§ **Exercise**
Hunt through the entries for the word "codes" and copy each line in which it appears.

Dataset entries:
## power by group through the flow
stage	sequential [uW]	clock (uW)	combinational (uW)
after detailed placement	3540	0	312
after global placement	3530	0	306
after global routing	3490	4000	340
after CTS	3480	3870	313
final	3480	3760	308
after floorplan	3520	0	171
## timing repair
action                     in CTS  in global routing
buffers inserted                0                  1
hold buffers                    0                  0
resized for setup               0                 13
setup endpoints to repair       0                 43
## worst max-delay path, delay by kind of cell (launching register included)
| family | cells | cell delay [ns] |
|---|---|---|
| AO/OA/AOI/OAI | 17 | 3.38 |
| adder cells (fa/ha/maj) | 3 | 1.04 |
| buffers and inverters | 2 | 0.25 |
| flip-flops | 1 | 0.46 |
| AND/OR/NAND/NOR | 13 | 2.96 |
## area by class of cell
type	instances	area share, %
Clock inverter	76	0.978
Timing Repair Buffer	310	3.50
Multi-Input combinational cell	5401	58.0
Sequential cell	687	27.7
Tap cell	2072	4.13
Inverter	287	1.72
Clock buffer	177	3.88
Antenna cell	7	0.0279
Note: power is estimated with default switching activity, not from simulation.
==> src/sv/smx_pkg.sv <==
// Shared types, codes and tables for the six-voice wavetable mixer.
// No dependencies; imported by every module of the block but smx_ram.
package smx_pkg;

	// Voice organisation
	localparam int unsigned VOICES        = 6;
	localparam int unsigned VOICE_AW      = 3;
	localparam int unsigned SQUARE_VOICES = 3;

	// Field and state widths
	localparam int unsigned PHASE_W = 16;
	localparam int unsigned INC_W   = 15;
	localparam int unsigned GAIN_W  = 8;
	localparam int unsigned VOICE_W = INC_W + GAIN_W;
	localparam int unsigned MAG_W   = 23;
	localparam int unsigned PROD_W  = MAG_W + 1;
	localparam int unsigned SUM_W   = 27;
	localparam int unsigned MIX_SHIFT = 11;
	localparam int unsigned SAMPLE_W  = 16;

	// Table constants
	localparam logic [MAG_W-1:0] FULL_SCALE = MAG_W'(32767);
	localparam int unsigned NOISE_TABLE_SIZE = 256;
	localparam int unsigned NOISE_AW = $clog2(NOISE_TABLE_SIZE);

	// Request action codes
	localparam logic [1:0] ACT_SET_VOICE = 2'd0;
	localparam logic [1:0] ACT_SAMPLE    = 2'd1;
	localparam logic [1:0] ACT_SILENCE   = 2'd2;

	// Noise table sign bits: bit b of word w set when entry 16*w+b is positive
	localparam logic [15:0] NOISE_SIGNS [16] = '{
		16'h0000, 16'h4000, 16'h4444, 16'h6444, 16'h6464, 16'h7464, 16'h7465, 16'h7C65,
		16'h7C65, 16'h3865, 16'h7C21, 16'h3A65, 16'h7C23, 16'h2B65, 16'h7C23, 16'h2BE5
	};

	// Stage tag travelling with the voice sweep
	typedef struct packed {
		logic                vld;
		logic                last;
		logic [VOICE_AW-1:0] idx;
	} stage_t;

	// True when the noise table entry at this index is positive
	function automatic logic noise_positive(input logic [NOISE_AW-1:0] idx);
		logic [15:0] word;
		word = NOISE_SIGNS[idx[7:4]];
		return word[idx[3:0]];
	endfunction

endpackage

==> src/sv/smx_ram.sv <==
// Generic single-write, single-read synchronous RAM with registered read.
// No dependencies.
module smx_ram #(
	parameter int unsigned WIDTH = 16,
	parameter int unsigned DEPTH = 8
) (
	input  logic                                        clk,
	input  logic                                        wr_en,
	input  logic [(DEPTH > 1 ? $clog2(DEPTH) : 1)-1:0] wr_addr,
	input  logic [WIDTH-1:0]                            wr_data,
	input  logic                                        rd_en,
	input  logic [(DEPTH > 1 ? $clog2(DEPTH) : 1)-1:0] rd_addr,
	output logic [WIDTH-1:0]                            rd_data
);

	logic [WIDTH-1:0] mem_q [DEPTH];

	// Write port
	always_ff @(posedge clk) begin
		if (wr_en) begin
			mem_q[wr_addr] <= wr_data;
		end
	end

	// Registered read port
	always_ff @(posedge clk) begin
		if (rd_en) begin
			rd_data <= mem_q[rd_addr];
		end
	end

endmodule

==> src/sv/smx_mixer.sv <==
// Mix datapath: table lookup, gain product and running sum over the voice sweep.
// Depends on smx_pkg.
module smx_mixer (
	input  logic                                  clk,
	input  logic                                  arst_n,
	input  smx_pkg::stage_t                       st_s1,
	input  logic [smx_pkg::PHASE_W-1:0]           phase_s1,
	input  logic [smx_pkg::GAIN_W-1:0]            gain_s1,
	input  logic                                  out_free,
	output logic                                  finish,
	output logic [smx_pkg::SAMPLE_W-1:0]          mix_sample
);
	import smx_pkg::*;

	logic                     vld_s2;
	logic                     last_s2;
	logic signed [PROD_W-1:0] prod_s2;
	logic signed [SUM_W-1:0]  acc_q;
	logic                     hold;
	logic                     negative;
	logic [MAG_W-1:0]         mag;
	logic signed [SUM_W-1:0]  sum_full;

	// Table sign for the voice in stage 1; square table is positive in its lower half
	always_comb begin
		if (st_s1.idx < VOICE_AW'(SQUARE_VOICES)) begin
			negative = phase_s1[13];
		end else begin
			negative = ~noise_positive(phase_s1[PHASE_W-1 -: NOISE_AW]);
		end
		mag = MAG_W'(gain_s1) * FULL_SCALE;
	end

	// Final voice waits here while the output register is still occupied
	assign hold     = vld_s2 & last_s2 & ~out_free;
	assign finish   = vld_s2 & last_s2 & out_free;
	assign sum_full = acc_q + SUM_W'(prod_s2);
	assign mix_sample = sum_full[SUM_W-1 -: SAMPLE_W];

	// Stage 2 control
	always_ff @(posedge clk or negedge arst_n) begin
		if (!arst_n) begin
			vld_s2  <= 1'b0;
			last_s2 <= 1'b0;
		end else if (!hold) begin
			vld_s2  <= st_s1.vld;
			last_s2 <= st_s1.last;
		end
	end

	// Stage 2 product
	always_ff @(posedge clk) begin
		if (!hold) begin
			prod_s2 <= negative ? -$signed({1'b0, mag}) : $signed({1'b0, mag});
		end
	end

	// Running sum, cleared as each sample completes
	always_ff @(posedge clk or negedge arst_n) begin
		if (!arst_n) begin
			acc_q <= '0;
		end else if (finish) begin
			acc_q <= '0;
		end else if (vld_s2 && !last_s2) begin
			acc_q <= sum_full;
		end
	end

endmodule

==> src/sv/six_voice_wavetable_mixer_top.sv <==
// Six-voice wavetable mixer, top level.
// Set-voice and silence requests do not hold off the next request; a sample request
// is answered after six voice reads from the state RAMs, one per cycle,
// then product and sum stages, and the next request is taken in the cycle the
// result is registered, so no new request is taken while a sample is in the sweep.
// Asynchronous active-low reset clears phases, gains, increments and play_enable.
module six_voice_wavetable_mixer_top (
	input  logic                            clk,
	input  logic                            arst_n,
	input  logic                            cfg_wr_en,
	input  logic                            cfg_wr_data,
	input  logic                            req_valid,
	output logic                            req_stall,
	input  logic [1:0]                      action,
	input  logic [2:0]                      channel,
	input  logic [15:0]                     freq_step,
	input  logic [7:0]                      volume,
	output logic                            rsp_valid,
	input  logic                            rsp_stall,
	output logic signed [15:0]              sample
);
	import smx_pkg::*;

	logic                play_en_q;
	logic                busy_q;
	logic                rd_act_q;
	logic [VOICE_AW-1:0] rd_cnt_q;
	stage_t              st_s1;
	logic [VOICES-1:0]   voice_vld_q;
	logic [VOICES-1:0]   phase_vld_q;
	logic                req_acc;
	logic                start;
	logic                set_wr;
	logic                silence;
	logic                finish;
	logic                out_free;
	logic                rsp_valid_q;
	logic [SAMPLE_W-1:0] sample_q;
	logic [SAMPLE_W-1:0] mix_sample;
	logic [VOICE_W-1:0]  voice_rd;
	logic [PHASE_W-1:0]  phase_rd;
	logic [PHASE_W-1:0]  phase_s1;
	logic [INC_W-1:0]    inc_s1;
	logic [GAIN_W-1:0]   gain_s1;

	// Request decode
	assign req_stall = busy_q & ~finish;
	assign req_acc   = req_valid & ~req_stall;
	assign start     = req_acc & (action == ACT_SAMPLE) & play_en_q;
	assign set_wr    = req_acc & (action == ACT_SET_VOICE) & (channel < VOICE_AW'(VOICES));
	assign silence   = req_acc & (action == ACT_SILENCE);

	// Configuration register
	always_ff @(posedge clk or negedge arst_n) begin
		if (!arst_n) begin
			play_en_q <= 1'b0;
		end else if (cfg_wr_en) begin
			play_en_q <= cfg_wr_data;
		end
	end

	// Voice sweep sequencer
	always_ff @(posedge clk or negedge arst_n) begin
		if (!arst_n) begin
			busy_q   <= 1'b0;
			rd_act_q <= 1'b0;
			rd_cnt_q <= '0;
			st_s1    <= '0;
		end else begin
			if (start) begin
				busy_q <= 1'b1;
			end else if (finish) begin
				busy_q <= 1'b0;
			end
			if (start) begin
				rd_act_q <= 1'b1;
				rd_cnt_q <= '0;
			end else if (rd_act_q) begin
				rd_act_q <= (rd_cnt_q != VOICE_AW'(VOICES - 1));
				rd_cnt_q <= rd_cnt_q + 1'b1;
			end
			st_s1.vld  <= rd_act_q;
			st_s1.last <= (rd_cnt_q == VOICE_AW'(VOICES - 1));
			st_s1.idx  <= rd_cnt_q;
		end
	end

	// Written flags: silence drops gains and increments, phases stay
	always_ff @(posedge clk or negedge arst_n) begin
		if (!arst_n) begin
			voice_vld_q <= '0;
			phase_vld_q <= '0;
		end else begin
			if (silence) begin
				voice_vld_q <= '0;
			end else if (set_wr) begin
				voice_vld_q[channel] <= 1'b1;
			end
			if (st_s1.vld) begin
				phase_vld_q[st_s1.idx] <= 1'b1;
			end
		end
	end

	// Gain and increment store
	smx_ram #(
		.WIDTH(VOICE_W),
		.DEPTH(VOICES)
	) u_voice_ram (
		.clk    (clk),
		.wr_en  (set_wr),
		.wr_addr(channel),
		.wr_data({freq_step[15:1], volume}),
		.rd_en  (rd_act_q),
		.rd_addr(rd_cnt_q),
		.rd_data(voice_rd)
	);

	// Phase accumulator store, written back as each voice passes stage 1
	smx_ram #(
		.WIDTH(PHASE_W),
		.DEPTH(VOICES)
	) u_phase_ram (
		.clk    (clk),
		.wr_en  (st_s1.vld),
		.wr_addr(st_s1.idx),
		.wr_data(phase_s1 + PHASE_W'(inc_s1)),
		.rd_en  (rd_act_q),
		.rd_addr(rd_cnt_q),
		.rd_data(phase_rd)
	);

	// Unwritten entries read as zero
	always_comb begin
		phase_s1 = phase_vld_q[st_s1.idx] ? phase_rd : '0;
		if (voice_vld_q[st_s1.idx]) begin
			inc_s1  = voice_rd[VOICE_W-1 -: INC_W];
			gain_s1 = voice_rd[GAIN_W-1:0];
		end else begin
			inc_s1  = '0;
			gain_s1 = '0;
		end
	end

	smx_mixer u_mixer (
		.clk       (clk),
		.arst_n    (arst_n),
		.st_s1     (st_s1),
		.phase_s1  (phase_s1),
		.gain_s1   (gain_s1),
		.out_free  (out_free),
		.finish    (finish),
		.mix_sample(mix_sample)
	);

	// Output register
	assign out_free = ~rsp_valid_q | ~rsp_stall;

	always_ff @(posedge clk or negedge arst_n) begin
		if (!arst_n) begin
			rsp_valid_q <= 1'b0;
		end else if (finish) begin
			rsp_valid_q <= 1'b1;
		end else if (!rsp_stall) begin
			rsp_valid_q <= 1'b0;
		end
	end

	always_ff @(posedge clk) begin
		if (finish) begin
			sample_q <= mix_sample;
		end
	end

	assign rsp_valid = rsp_valid_q;
	assign sample    = $signed(sample_q);

endmodule

==> config.mk <==
export PLATFORM = sky130hd
export DESIGN_NAME = six_voice_wavetable_mixer_top
export DESIGN_NICKNAME = d
export VERILOG_FILES = /design/src/sv/smx_pkg.sv /design/src/sv/smx_ram.sv /design/src/sv/smx_mixer.sv /design/src/sv/six_voice_wavetable_mixer_top.sv
export SDC_FILE = /design/constraint.sdc
export NUM_CORES = 1
export LEC_CHECK = 0
export BUFFER_PORTS_ARGS = -buffer_cell sky130_fd_sc_hd__buf_2
export CAP_MARGIN = 5
export CORE_UTILIZATION = 57
export CTS_CLUSTER_SIZE = 8
export DETAILED_ROUTE_END_ITERATION = 10
export PLACE_DENSITY_LB_ADDON = 0.3
export SYNTH_ARGS = -nofsm -noshare
export SYNTH_HDL_FRONTEND = slang
export SYNTH_SLANG_ARGS = --single-unit
==> constraint.sdc <==
create_clock -name clk -period 6.54 [get_ports clk]
set_input_delay 1.308 -clock clk [delete_from_list [all_inputs] [get_ports clk]]
set_output_delay 1.308 -clock clk [all_outputs]
set_load 0.005 [all_outputs]
# Yosys cells after proc, flatten, opt, wreduce, memory -nomap -nowiden
# Memory sizes are Yosys's and may differ from the RTL's. A register that Yosys moved wholly into a read port is not among the register bits.
# Cells that the tools add are included.
[totals]
output_inout_bits = 18
reg_bits = 93
memories = 3
input_bits = 35
ram_bits = 234
romBits = 256
word_cells = 99
[classes]
n_bitwise = 20
reduce_logical = 9
n_mul = 1
muxes = 33
magnitude_cmp = 8
add_sub_neg = 4
eq_ne = 5
[memory_table]
columns = ["memory", "words", "word_bits", "rd", "rd_ports_with_merged_regs", "wr", "line", "text"]
rows = [
  ["(name not given)", 16, 16, 1, 0, 0, "smx_pkg.sv:47", "word = NOISE_SIGNS[idx[7:4]];"],
  ["u_voice_ram.mem_q", 6, 23, 1, 1, 1, "smx_ram.sv:16", "logic [WIDTH-1:0] mem_q [DEPTH];"],
  ["u_phase_ram.mem_q", 6, 16, 1, 1, 1, "smx_ram.sv:16", ""],
]
[op_table]
columns = ["cell", "count"]
rows = [
  ["$mux 27", 2],
  ["$mux 16", 3],
  ["$add 27x24->27", 1],
  ["$neg 23->24", 1],
  ["$mul 8x15->23 const B", 1],
  ["$mux 23", 1],
  ["$add 16x15->16", 1],
  ["$mux 1", 16],
  ["$mux 15", 1],
  ["$mux 6", 2],
  ["$or 6x6->6", 2],
  ["$and 1x1->1", 10],
  ["$lt 3x4->1 const B", 2],
  ["$mux 8", 1],
  ["$reduce_bool 2->1", 4],
  ["$bmux 1 s3", 2],
  ["$demux 1 s3", 2],
  ["$ge 3x1->1 const B", 2],
  ["$mux 3", 2],
  ["$not 1->1", 6],
  ["$ge 5x5->1 const B", 1],
  ["$lt 4x5->1 const B", 1],
  ["$not 4->5", 1],
  ["$bmux 1 s4", 1],
  ["other kinds (12)", 14],
]

# Longest topological paths before layout
[logic_depth]
depth_word = 12
depth_mapped = 26

# Hierarchy
# Synthesis repeated with hierarchy kept, for this count alone.
[unflattened]
cells_unflattened = 1440
area_unflattened_um2 = 18854.3
[by_module_without_submodules]
columns = ["module", "cells_each", "area_per_inst_um2", "n_inst", "seq_area_each_um2"]
rows = [
  ["smx_ram (u_voice_ram)", 303, 6138.4, 1, 4834.6],
  ["smx_mixer", 676, 5969.5, 1, 1446.4],
  ["smx_ram (u_phase_ram)", 215, 4247.8, 1, 3363.2],
  ["six_voice_wavetable_mixer_top", 246, 2498.6, 1, 1081.0],
]

# Worst setup path after synthesis
# OpenSTA, ideal clock, no wires.
[synth_path]
path_type = "register to register"
from = "register st_s1[2] (netlist name)"
to = "register u_mixer.prod_s2[21], data pin"
path_stages_with_launch = 26
required_ps = 6274
arrival_time_ps = 6241
period_less_slack_ps = 6507
setup_time_ps = 266
setup_slack_ps = 33
path_cell_list = "dfrtp_1 > clkbuf_1 > nand3b_1 > o211ai_1 > o21a_1 > clkbuf_1 > and2_1 > ha_1 > ha_1 > or2_2 > inv_1 > fa_1 > xor2_1 > ha_1 > inv_1 > fa_1 > inv_1 > ha_1 > buf_2 > a2111o_1 > a32oi_1 > nand3b_1 > xor2_1 > or4_1 > o31ai_2 > xor2_1"
[synth_between]
elab_chain_cells = 12
word_cells_on_any_way = 18
classes_between = "1 x add/sub; 1 x mul; 1 x order compare; 12 x mux; 2 x bitwise; 1 x memory"
[synth_lines]
columns = ["element", "line", "text"]
rows = [
  ["parallel branches: the longest is 11 deep, another holds $neg 23->24", "--", ""],
  ["$mux 23 (*)", "smx_mixer.sv:54", "prod_s2 <= negative ? -$signed({1'b0, mag}) : $signed({1'b0, mag});"],
  ["to (signal assigned)", "smx_mixer.sv:54", ""],
  ["to (decl)", "smx_mixer.sv:17", "logic signed [PROD_W-1:0] prod_s2;"],
]
# Mark *: on every way between the ends. The select of a mux whose other input is x is not followed.
# A chain may end at the register's enable or synchronous reset.

# Worst setup path after layout
[layout_path]
from = "register st_s1[1] (netlist name)"
to = "register u_mixer.prod_s2[19], data pin"
[layout_between]
elab_chain_cells = 12
word_cells_on_any_way = 18
classes_between = "1 x add/sub; 1 x mul; 1 x order compare; 12 x mux; 2 x bitwise; 1 x memory"
[layout_lines]
columns = ["element", "line"]
rows = [
  ["parallel branches: the longest is 11 deep, another holds $neg 23->24", "--"],
  ["$mux 23 (*)", "smx_mixer.sv:54"],
]
# Marked as above.

==> flow_summary_export.csv <==
group,metric,value,unit
outcome,status,"completed",
hold_path,hold_path.class,"register to register",
logic_synthesis,ys_seq_area_share,59.2,%
floorplanning,core_area,30900,sq um
critical_path,crit_type,"register to register",
critical_path,end_kind,"register",
clocking,clk_latency,550,ps
sta,finalHoldViolCount,0,
placement,dpl.hpwl,22400,microns
placement,place.gp.congestion,0.914,
critical_path,critical_path_arrival,6510,ps
sta,clock.fmax,161,MHz
clocking,path_clk_slew,50,ps
sta,slew_headroom,24.8,%
route,wl,34300,microns
clocking,cts_setup_buffers,0,
sta,clock_skew,15.5,ps
route,drc_errors,0,
logic_synthesis,syn_nets,1476,
logic_synthesis,synthCells,1327,
route,wire_per_inst,18.5,microns
clocking,cts.sinks,366,
logic_synthesis,yosys.area_share.simple,8.17,%
route,via_count,10740,
critical_path,worstReg2RegStart,"st_s1[1]",
grt,track_usage,21.6,%
placement,post-place-ws,166,ps
clocking,cts_tree,"yes",
logic_synthesis,yosys_register_bits,366,
route,antenna_left,0,
floorplanning,rows,64,
critical_path,crit_path_top_delay_cell,"fa_1",
layout,multi_input_area,7020,sq um
logic_synthesis,syn_area_per_cell,13.6,sq um
route,dr.pass1.iters,5,
clocking,numCtsBuffers,52,
placement,placed_cells,1760,
floorplanning,die_w,180,microns
logic_synthesis,synth-edff-count,313,
critical_path,worstRegToRegCells,22,
critical_path,worst_r2r_endpoint,"u_mixer.prod_s2[19]",
critical_path,required,6820,ps
critical_path,crit_path_max_incr_delay,530,ps
logic_synthesis,synth-xor-area-share,3.91,%
floorplanning,io_pins,53,
layout,layout-drive-gt1-share,15.7,%
critical_path,cp_max_fo,6,
floorplanning,dieArea,32500,sq um
flow_run,maxCapViolCount,0,
sta,fin_crit_sh,95.2,%
hold_path,holdPathEnd,"u_mixer.last_s2",
grt,grt_pass1_wl,55700,microns
grt,first_global_vias,10811,
critical_path,crit_path_start_kind,"register",
clocking,hold_buffers,0,
logic_synthesis,synthMuxAreaShare,7.70,%
sta,finalSetupViolations,0,
sta,worstMarginPinSlew,1130,ps
clocking,htree_levels,2,
placement,numPortBuffers,51,
grt,grt_max_degree,82,
layout,layout.area.seq,10700,sq um
hold_path,worstHoldPathCells,1,
logic_synthesis,synthArstFlopShare,14.5,%
sta,tns,0,ps
layout,nFillCells,2214,
clocking,ctsResizeCount,0,
floorplanning,die_h,180,microns
layout,fin_nets,1567,
grt,grt-ovfl-total,0,
critical_path,cp_common_cell,"inv_1",
logic_synthesis,yosysUniqueCellTypes,76,
layout,area_growth,13.2,%
sta,rsz0062_at_grt,"no",
route,viasPerCell,5.81,
logic_synthesis,synth_top_family_by_area,"compound AO/OA/AOI/OAI gates",
clocking,cts_root_buf,"clkbuf_16",
route,drtIter0Drc,699,
floorplanning,start_util,58.6,%
clocking,cts_buffer_depth,3,
sta,layout_min_cycle_time,6230,ps
layout,finalNonFillerCells,1847,
logic_synthesis,ys_dominant_reg_cell,"edfxtp_1",
sta,fin_ws,311,ps
logic_synthesis,synth_fa_ha_area_share,8.87,%
hold_path,hp-start,"st_s1[3]",
critical_path,worstPathCellList,"mux2i_1, o21ai_0, o21a_2, and2_1, ha_1, ha_1, inv_1, fa_1, inv_1, fa_1, inv_1, fa_1, inv_1, ha_1, a21oi_1, o21ai_2, xor2_2, nor4_4, nand4_2, or3_4, o41a_1, xor2_1",
logic_synthesis,syn_area,18100,sq um
critical_path,reg2reg_slack,310,ps
sta,maxSlewViolCount,0,
logic_synthesis,synth-warning-count,0,
logic_synthesis,synth_compound_area_share,9.60,%
grt,antenna_found_initial,2,
## worst max-delay path by stage
stage                        start  cells after the start  slack (ps)             endpoint
after floorplan           st_s1[2]                     25          30  u_mixer.prod_s2[21]
after global placement    st_s1[1]                     21         280  u_mixer.prod_s2[21]
after detailed placement  st_s1[1]                     22         170  u_mixer.prod_s2[19]
after CTS                 st_s1[1]                     22         130  u_mixer.prod_s2[19]
after global routing      st_s1[1]                     21           3  u_mixer.prod_s2[23]
final                     st_s1[1]                     22         310  u_mixer.prod_s2[19]
## synthesized netlist by cell type (4+ instances only)
cell type / count / area (sq um)
edfxtp_1: 313 / 9400
a21oi_1: 95 / 475
ha_1: 90 / 1130
nor2_1: 86 / 323
inv_1: 76 / 285
nand2_1: 71 / 267
dfrtp_1: 53 / 1330
mux2i_1: 47 / 470
mux4_2: 40 / 901
xor2_1: 40 / 350
xnor2_1: 39 / 342
o21ai_0: 34 / 170
clkbuf_1: 31 / 116
a21o_1: 24 / 180
and2_1: 24 / 150
fa_1: 24 / 480
nor3_1: 24 / 120
nor2b_1: 20 / 125
nand2b_1: 15 / 93.8
nand3_1: 14 / 70.1
o21a_1: 14 / 105
or2_2: 13 / 81.3
buf_1: 12 / 45.0
a211oi_1: 9 / 67.6
o21bai_1: 9 / 67.6
o2bb2ai_1: 9 / 78.8
o211ai_1: 7 / 52.6
a22o_1: 5 / 43.8
o31ai_1: 5 / 37.5
a2111o_1: 4 / 45.0
a31oi_1: 4 / 25.0
nand3b_1: 4 / 30.0
nand4_1: 4 / 25.0
nor3b_1: 4 / 30.0
## critical path, delay by kind of cell (launching register included)
family | cells | cell delay (ps)
AOI/OAI and AO/OA | 5 | 1170
xor gates and xnor gates | 2 | 330
adders and majority gates | 6 | 2570
buffers and inverters | 4 | 220
DFF | 1 | 400
muxes | 1 | 180
and+or+nand+nor | 4 | 1070
## stage by stage
stage	hold WS (ps)	cell area (sq um)	utilization (%)
after global placement	413	19000	61.4
after global routing	460	20500	66.3
after CTS	440	20500	66.2
after detailed placement	421	19000	61.4
after floorplan	352	18100	-
final	433	20500	66.3
## registers in the layout, summed over array words and instances (netlist names)
signal / count
u_phase_ram.rd_data: 16
busy_q: 1
u_mixer.prod_s2: 24
u_mixer.last_s2: 1
u_voice_ram.rd_data: 23
play_en_q: 1
u_mixer.vld_s2: 1
phase_vld_q: 6
voice_vld_q: 6
rd_act_q: 1
u_phase_ram.mem_q: 96
rsp_valid: 1
u_voice_ram.mem_q: 138
sample: 16
rd_cnt_q: 3
st_s1: 5
u_mixer.acc_q: 27
## cells by family (layout without fill, tap and decap cells)
kind of cell    Yosys count  count (layout)
flops                   366             366
simple gates            298             298
compound gates          259             259
buf+inv                 121             243
fa+ha+maj               114             114
mux                      89              89
xor+xnor                 80              80
other cells               0               2
## cells in the final DEF (no fill, tap or decap), types with 40 or more instances in the layout
cell type  synthesis  layout
edfxtp_1         313     313
a21oi_1           95      94
ha_1              90      90
nor2_1            86      85
inv_1             76      76
nand2_1           71      71
clkbuf_16          0      53
buf_2              2      51
dfrtp_1           53      48
mux2i_1           47      47
mux4_2            40      40
## area by class of cell
| cell class | count | area share [%] |
|---|---|---|
| antenna | 2 | 0.0244 |
| clock buffer | 82 | 7.00 |
| clock inverter | 3 | 0.165 |
| inverter | 76 | 1.39 |
| multi-input combinational | 840 | 34.3 |
| sequential | 366 | 52.4 |
| tap | 396 | 2.42 |
| timing repair buffer | 82 | 2.38 |
## per-layer routing
metal / share of wire (%) / track usage (%) / up-vias
met3: 4.4 / 3.38 / 54
met4: 2.0 / 6.60 / 0
met2: 50 / 37.3 / 240
met1: 44 / 28.3 / 5300
li1: - / - / 5146
met5: 0 / 0 / -
Power is not shown: default switching activity piles up to over one toggle a cycle in this logic, so the estimate is an artifact.
### config.mk
export PLATFORM = sky130hd
export DESIGN_NAME = indexed_list_store_top
export DESIGN_NICKNAME = d
export VERILOG_FILES = /design/src/design/ils_pkg.sv /design/src/design/indexed_list_store_top.sv
export SDC_FILE = /design/constraint.sdc
export NUM_CORES = 2
export LEC_CHECK = 0
export BUFFER_PORTS_ARGS = -buffer_cell sky130_fd_sc_hd__buf_2
export CAP_MARGIN = 20
export CORE_AREA = 3 3 367 731
export CTS_CLUSTER_SIZE = 40
export DETAILED_ROUTE_END_ITERATION = 12
export DIE_AREA = 0 0 370 734
export PLACE_DENSITY_LB_ADDON = 0.08
export SLEW_MARGIN = 10
export SYNTH_ARGS = -nofsm -noshare
export SYNTH_HDL_FRONTEND = slang
export SYNTH_SLANG_ARGS = --single-unit
export TNS_END_PERCENT = 5
### constraint.sdc
create_clock -name i_clk -period 4.5 [get_ports i_clk]
set_input_delay 0.675 -clock i_clk [delete_from_list [all_inputs] [get_ports i_clk]]
set_output_delay 0.675 -clock i_clk [all_outputs]
set_load 0.1 [all_outputs]
File: config.mk
export PLATFORM = sky130hd
export DESIGN_NAME = trunk_voice_follow_fsm_core
export DESIGN_NICKNAME = d
export VERILOG_FILES = /design/src/hw/rtl/tvf_pkg.sv /design/src/hw/rtl/trunk_voice_follow_fsm_core.sv /design/src/hw/rtl/tvf_csr.sv /design/src/hw/rtl/tvf_engine.sv
export SDC_FILE = /design/constraint.sdc
export NUM_CORES = 1
export LEC_CHECK = 0
export BUFFER_PORTS_ARGS = -buffer_cell sky130_fd_sc_hd__buf_2
export CORE_ASPECT_RATIO = 1.5
export CORE_MARGIN = 1.5
export CORE_UTILIZATION = 55
export DETAILED_ROUTE_END_ITERATION = 16
export PLACE_DENSITY_LB_ADDON = 0.08
export SYNTH_ARGS = -nofsm -noshare
export SYNTH_HDL_FRONTEND = slang
export SYNTH_SLANG_ARGS = --single-unit
File: constraint.sdc
create_clock -name clock -period 4 [get_ports clock]
set_input_delay 0.8 -clock clock [delete_from_list [all_inputs] [get_ports clock]]
set_output_delay 0.8 -clock clock [all_outputs]
set_load 0.02 [all_outputs]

§ **Written response**
// Shared types, codes and tables for the six-voice wavetable mixer.
	// Request action codes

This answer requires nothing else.